(Stored data)
BEGIN
**src/rtl/inst_fetch_queue_pkg.sv**
```systemverilog
// Shared defaults for the fetch front end: widths, queue depth and boot vector.
package inst_fetch_queue_pkg;
  localparam int          WORD_WIDTH    = 32;
  localparam int          FETCH_Q_DEPTH = 4;
  localparam logic [31:0] RESET_PC_DEF  = 32'hBFC0_0000;
  localparam logic [31:0] ZERO_WORD     = 32'h0000_0000;
endpackage

```
**src/rtl/inst_fetch_queue_if.sv**
```systemverilog
// Fetch front-end bus: SRAM request/response, decode dequeue side and redirect input.
interface inst_fetch_queue_if #(
  parameter int ADDR_W = 32,
  parameter int DATA_W = 32,
  parameter int DEPTH  = 4
);
  localparam int CNT_W = $clog2(DEPTH + 1);

  logic              redirect_valid;
  logic [ADDR_W-1:0] redirect_pc;
  logic              inst_sram_en;
  logic [ADDR_W-1:0] inst_sram_addr;
  logic [DATA_W-1:0] inst_sram_rdata;
  logic              deq_ready;
  logic              deq_valid;
  logic [DATA_W-1:0] deq_instr;
  logic [ADDR_W-1:0] deq_pc;
  logic [CNT_W-1:0]  count;

  modport master (
    input  redirect_valid, redirect_pc, inst_sram_rdata, deq_ready,
    output inst_sram_en, inst_sram_addr, deq_valid, deq_instr, deq_pc, count
  );
  modport slave (
    output redirect_valid, redirect_pc, inst_sram_rdata, deq_ready,
    input  inst_sram_en, inst_sram_addr, deq_valid, deq_instr, deq_pc, count
  );
endinterface

```
**src/rtl/inst_fetch_queue_fetch_fifo.sv**
```systemverilog
// Circular queue of {pc, instr} entries with flush; head entry is read straight from storage.
module fetch_fifo #(
  parameter int WIDTH = 64,
  parameter int DEPTH = 4,
  localparam int CNT_W = $clog2(DEPTH + 1),
  localparam int PTR_W = (DEPTH > 1) ? $clog2(DEPTH) : 1
) (
  input  logic             clk,
  input  logic             rst,
  input  logic             flush,
  input  logic             enqValid,
  input  logic [WIDTH-1:0] enqData,
  input  logic             deqReady,
  output logic             deqValid,
  output logic [WIDTH-1:0] deqData,
  output logic [CNT_W-1:0] count
);
  logic [DEPTH-1:0][WIDTH-1:0] mem;
  logic [PTR_W-1:0]            head, tail;
  logic                        doEnq, doDeq;

  function automatic logic [PTR_W-1:0] ptrInc(input logic [PTR_W-1:0] p);
    return (p == PTR_W'(DEPTH - 1)) ? '0 : p + PTR_W'(1);
  endfunction

  assign deqValid = (count != '0);
  assign doDeq    = deqValid && deqReady;
  assign doEnq    = enqValid && !flush;
  assign deqData  = mem[head];

  // storage is cleared on reset so the head outputs read as zero
  always_ff @(posedge clk or posedge rst) begin
    if (rst) begin
      mem   <= '0;
      head  <= '0;
      tail  <= '0;
      count <= '0;
    end else begin
      if (doEnq) begin
        mem[tail] <= enqData;
        tail      <= ptrInc(tail);
      end
      if (flush) begin
        head  <= tail;
        count <= '0;
      end else begin
        if (doDeq) head <= ptrInc(head);
        case ({doEnq, doDeq})
          2'b10:   count <= count + CNT_W'(1);
          2'b01:   count <= count - CNT_W'(1);
          default: count <= count;
        endcase
      end
    end
  end

  noOverflow: assert property (@(posedge clk) disable iff (rst)
    !(doEnq && count == CNT_W'(DEPTH)));
endmodule

```
**src/rtl/inst_fetch_queue.sv**
```systemverilog
// Fetch front end: owns the fetch PC, issues credit-limited requests to a 1-cycle inst SRAM
// and queues returned instructions with their PCs for decode.
module inst_fetch_queue
  import inst_fetch_queue_pkg::*;
#(
  parameter int                ADDR_W   = WORD_WIDTH,
  parameter int                DATA_W   = WORD_WIDTH,
  parameter int                DEPTH    = FETCH_Q_DEPTH,
  parameter logic [ADDR_W-1:0] RESET_PC = ADDR_W'(RESET_PC_DEF)
) (
  input logic               clk,
  input logic               rst,
  inst_fetch_queue_if.master bus
);
  localparam int CNT_W = $clog2(DEPTH + 1);

  logic [ADDR_W-1:0]        fetchPc, inflightPc, reqAddr;
  logic                     inflight, issue, enq;
  logic [CNT_W-1:0]         count;
  logic [CNT_W:0]           creditUsed;
  logic [ADDR_W+DATA_W-1:0] headEntry;

  // a dequeue in this cycle frees its slot only from the next cycle on
  assign creditUsed = (CNT_W+1)'(count) + (CNT_W+1)'(inflight);
  assign issue      = !rst && (creditUsed < (CNT_W+1)'(DEPTH));
  assign reqAddr    = bus.redirect_valid ? bus.redirect_pc : fetchPc;
  assign enq        = inflight && !bus.redirect_valid;

  assign bus.inst_sram_en   = issue;
  assign bus.inst_sram_addr = reqAddr;

  always_ff @(posedge clk or posedge rst) begin
    if (rst) begin
      fetchPc    <= RESET_PC;
      inflight   <= 1'b0;
      inflightPc <= '0;
    end else begin
      inflight   <= issue;
      inflightPc <= reqAddr;
      if (issue)                   fetchPc <= reqAddr + ADDR_W'(4);
      else if (bus.redirect_valid) fetchPc <= bus.redirect_pc;
    end
  end

  fetch_fifo #(.WIDTH(ADDR_W + DATA_W), .DEPTH(DEPTH)) uFifo (
    .clk      (clk),
    .rst      (rst),
    .flush    (bus.redirect_valid),
    .enqValid (enq),
    .enqData  ({inflightPc, bus.inst_sram_rdata}),
    .deqReady (bus.deq_ready),
    .deqValid (bus.deq_valid),
    .deqData  (headEntry),
    .count    (count)
  );

  assign bus.deq_pc    = headEntry[ADDR_W+DATA_W-1:DATA_W];
  assign bus.deq_instr = headEntry[DATA_W-1:0];
  assign bus.count     = count;
endmodule

```
**src/flat_wrapper.sv**
```systemverilog
// flat-port wrapper written by rule: the top's interface ports become plain ports
module inst_fetch_queue_flat import inst_fetch_queue_pkg::*;
#(
  parameter int                ADDR_W   = WORD_WIDTH,
  parameter int                DATA_W   = WORD_WIDTH,
  parameter int                DEPTH    = FETCH_Q_DEPTH,
  parameter logic [ADDR_W-1:0] RESET_PC = ADDR_W'(RESET_PC_DEF)
)
  (clk, rst, bus_redirect_valid, bus_redirect_pc, bus_inst_sram_rdata, bus_deq_ready, bus_inst_sram_en, bus_inst_sram_addr, bus_deq_valid, bus_deq_instr, bus_deq_pc, bus_count);
  inst_fetch_queue_if #(.ADDR_W(ADDR_W), .DATA_W(DATA_W), .DEPTH(DEPTH)) bus_i ();
  input logic clk;
  input logic rst;
  input wire logic [$bits(bus_i.redirect_valid)-1:0] bus_redirect_valid;
  input wire logic [$bits(bus_i.redirect_pc)-1:0] bus_redirect_pc;
  input wire logic [$bits(bus_i.inst_sram_rdata)-1:0] bus_inst_sram_rdata;
  input wire logic [$bits(bus_i.deq_ready)-1:0] bus_deq_ready;
  output wire logic [$bits(bus_i.inst_sram_en)-1:0] bus_inst_sram_en;
  output wire logic [$bits(bus_i.inst_sram_addr)-1:0] bus_inst_sram_addr;
  output wire logic [$bits(bus_i.deq_valid)-1:0] bus_deq_valid;
  output wire logic [$bits(bus_i.deq_instr)-1:0] bus_deq_instr;
  output wire logic [$bits(bus_i.deq_pc)-1:0] bus_deq_pc;
  output wire logic [$bits(bus_i.count)-1:0] bus_count;
  assign bus_i.redirect_valid = bus_redirect_valid;
  assign bus_i.redirect_pc = bus_redirect_pc;
  assign bus_i.inst_sram_rdata = bus_inst_sram_rdata;
  assign bus_i.deq_ready = bus_deq_ready;
  assign bus_inst_sram_en = bus_i.inst_sram_en;
  assign bus_inst_sram_addr = bus_i.inst_sram_addr;
  assign bus_deq_valid = bus_i.deq_valid;
  assign bus_deq_instr = bus_i.deq_instr;
  assign bus_deq_pc = bus_i.deq_pc;
  assign bus_count = bus_i.count;
  inst_fetch_queue #(.ADDR_W(ADDR_W), .DATA_W(DATA_W), .DEPTH(DEPTH), .RESET_PC(RESET_PC)) u_core (.clk(clk), .rst(rst), .bus(bus_i));
endmodule
```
END
The lines above that include "with" should each be listed.

Exercise response ->
// Circular queue of {pc, instr} entries with flush; head entry is read straight from storage.
// and queues returned instructions with their PCs for decode.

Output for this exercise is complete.